India's uneven sex ratio makes marriageable women a rare commodity; dads benefit.

Published April 3, 2006 3:26PM (EDT)

A disturbing Reuters story today about the declining numbers of girls born in Rajasthan, India: The sex ratio in some of the area's districts is at about 922 girls for every 1,000 boys, and in two villages, it has dropped to fewer than 500 girls.

The screwy birthrate proportions are due to the fact that some couples are illegally using ultrasound testing to determine the gender of their unborn babies in pursuit of highly desired sons. According to Reuters, a recent study suggested that half a million unborn females may be aborted every year in India.
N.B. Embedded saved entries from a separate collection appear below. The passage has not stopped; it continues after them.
Source: an optimization exercise on an open RTL-to-GDS flow (aim: small area, a short achievable clock period and few clock cycles). Production flows keep margins and buffers that such runs may drop.
In this exercise RTL edits were held to simulation tests only and were not proved equivalent to the original.

Design srsynth_voice, start of the top module:
module srsynth_voice (
    input  wire        clk,
    input  wire        rst,
    input  wire        cmd_valid,
    output wire        cmd_ready,
    input  wire [1:0]  cmd_op,
    input  wire [31:0] cmd_a,
    input  wire [31:0] cmd_b,
    input  wire        cmd_env,
    output reg         done,
    output reg  [31:0] sample_rate,
    output reg  [31:0] attack_s,
    output reg  [31:0] release_s,
    output reg         env_en,
    output reg  [7:0]  active,
    output reg  [31:0] freq,
    output reg  [31:0] peak,
    output reg  [31:0] inc,
    output reg  [31:0] slope
);
export LEC_CHECK = 0
export CAP_MARGIN = 10
export CORE_MARGIN = 2
export CORE_UTILIZATION = 35
export CTS_BUF_LIST = sky130_fd_sc_hd__clkbuf_4 sky130_fd_sc_hd__clkbuf_8
export SLEW_MARGIN = 10
export SYNTH_MEMORY_MAX_BITS = 8192
create_clock -name core_clock -period 22.0 [get_ports {clk}]
standard.sh (not shown) runs the stock make flow with config.mk's settings and CLKGATE_MAP_FILE= SYNTH_SCRIPT=/design/flow/synth_recipe.tcl, a recipe that flattens the netlist after the stock synthesis.
==> flow/flow/run.sh <==
#!/bin/bash
set -e
export SETUP_SLACK_MARGIN=15
bash standard.sh > standard.log 2>&1
Testbench counts at the start, summed over its fixed seeds: cycles 21,558.
Edit:
==> flow/flow/run.sh (replaced) <==
#!/bin/bash
set -e
export SETUP_SLACK_MARGIN=14
bash standard.sh > standard.log 2>&1
CAP_MARGIN = 40   (was 10)
CTS_BUF_LIST = default   (was sky130_fd_sc_hd__clkbuf_4 sky130_fd_sc_hd__clkbuf_8)
SLEW_MARGIN = 20   (was 10)
Result: The new run passed the timing, DRC and antenna checks. Non-clock buffer count shrinks by 199. Via count shrinks by a few percent. Maximum frequency shrinks by a few percent. Area after synthesis stays the same. Final area shrinks by a little under a tenth. Wire length shrinks by a few percent. Utilization shrinks by 3.2 points.

========
srsynth_voice, a different RTL version from the one above (not shown whole).
Size: ~5200 cells after synthesis, roughly 430 flip-flops, about 310 I/O pins, ~0.039 mm^2 of cells after synthesis.
==> flow/design.v (excerpt) <==
module srsynth_voice (
    input  wire        clk,
    input  wire        rst,
    input  wire        cmd_valid,
    output wire        cmd_ready,
    input  wire [1:0]  cmd_op,
    input  wire [31:0] cmd_a,
    input  wire [31:0] cmd_b,
    input  wire        cmd_env,
    output reg         done,
    output reg  [31:0] sample_rate,
    output reg  [31:0] attack_s,
    output reg  [31:0] release_s,
    output reg         env_en,
    output reg  [7:0]  active,
    output reg  [31:0] freq,
    output reg  [31:0] peak,
    output reg  [31:0] inc,
    output reg  [31:0] slope
);
    localparam [31:0] F_ZERO    = 32'h00000000;
    localparam [31:0] F_ONE     = 32'h3F800000;
    localparam [31:0] F_M_ONE   = 32'hBF800000;
    localparam [31:0] F_10MS    = 32'h3C23D70A;
    localparam [2:0] S_IDLE = 3'd0,
                     S_INC  = 3'd2,    
                     S_MUL  = 3'd3,    
                     S_XR   = 3'd1,    
                     S_SDIV = 3'd4,    
                     S_OFF  = 3'd5;    
    reg [2:0]  state;
    reg [7:0]  vel_r;
    reg        neg;         
    reg [31:0] slp_o;       
    reg        sk;          
    reg        sv;          
    reg        ov;          
    assign cmd_ready = (state == S_IDLE);
    wire [3:0] nib = cmd_a[23:20];
    wire [7:0] d1  = cmd_a[15:8];
    wire [7:0] d2  = cmd_a[7:0];
  ...
==> flow/config.mk <==
export PLATFORM = sky130hd
export DESIGN_NAME = srsynth_voice
export DESIGN_NICKNAME = srsynth_voice
export VERILOG_FILES = /design/flow/design.v
export SDC_FILE = /design/flow/constraint.sdc
export NUM_CORES = 4
export LEC_CHECK = 0
export CAP_MARGIN = 40
export CORE_MARGIN = 2
export CORE_UTILIZATION = 35
export SLEW_MARGIN = 20
export SYNTH_MEMORY_MAX_BITS = 8192
==> flow/constraint.sdc <==
create_clock -name core_clock -period 22.0 [get_ports {clk}]
set_input_delay 4.4000 -clock core_clock [delete_from_list [all_inputs] [get_ports {clk}]]
set_output_delay 4.4000 -clock core_clock [all_outputs]
set_load 0.01 [all_outputs]
run.sh (not shown) runs the stock make flow with config.mk's settings and CLKGATE_MAP_FILE= SYNTH_SCRIPT=/design/flow/synth_recipe.tcl, a recipe that flattens the netlist after the stock synthesis.
Stock flow here: none of the scripts above is used.
Testbench counts at the start, summed over its fixed seeds: cycles 21,558.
Now, as a Broadsheet reader who forwarded this story pointed out, one might think that the overabundance of men would work out well for Indian women, might afford them some power. Nope. But it's working out great for their fathers, who are trading their rare girl commodities for husbands, and using them to ensure that their sons can also score wives. In an engagement practice called "aata-saata," or the "double-couple plan," fathers are refusing to agree to their daughters' marriages unless the prospective grooms also have sisters to marry into the family. And the traditional dowry that a bride's father has paid to a groom's family in exchange for taking his daughter off his hands? It's disappearing. Now the desperate groom's family is footing the bill for the engagement.

Prahland Singh, the head of Bhorki village in Rajasthan, told Reuters: "There are no girls. If there is one in a house, the father is like a king. He can demand anything."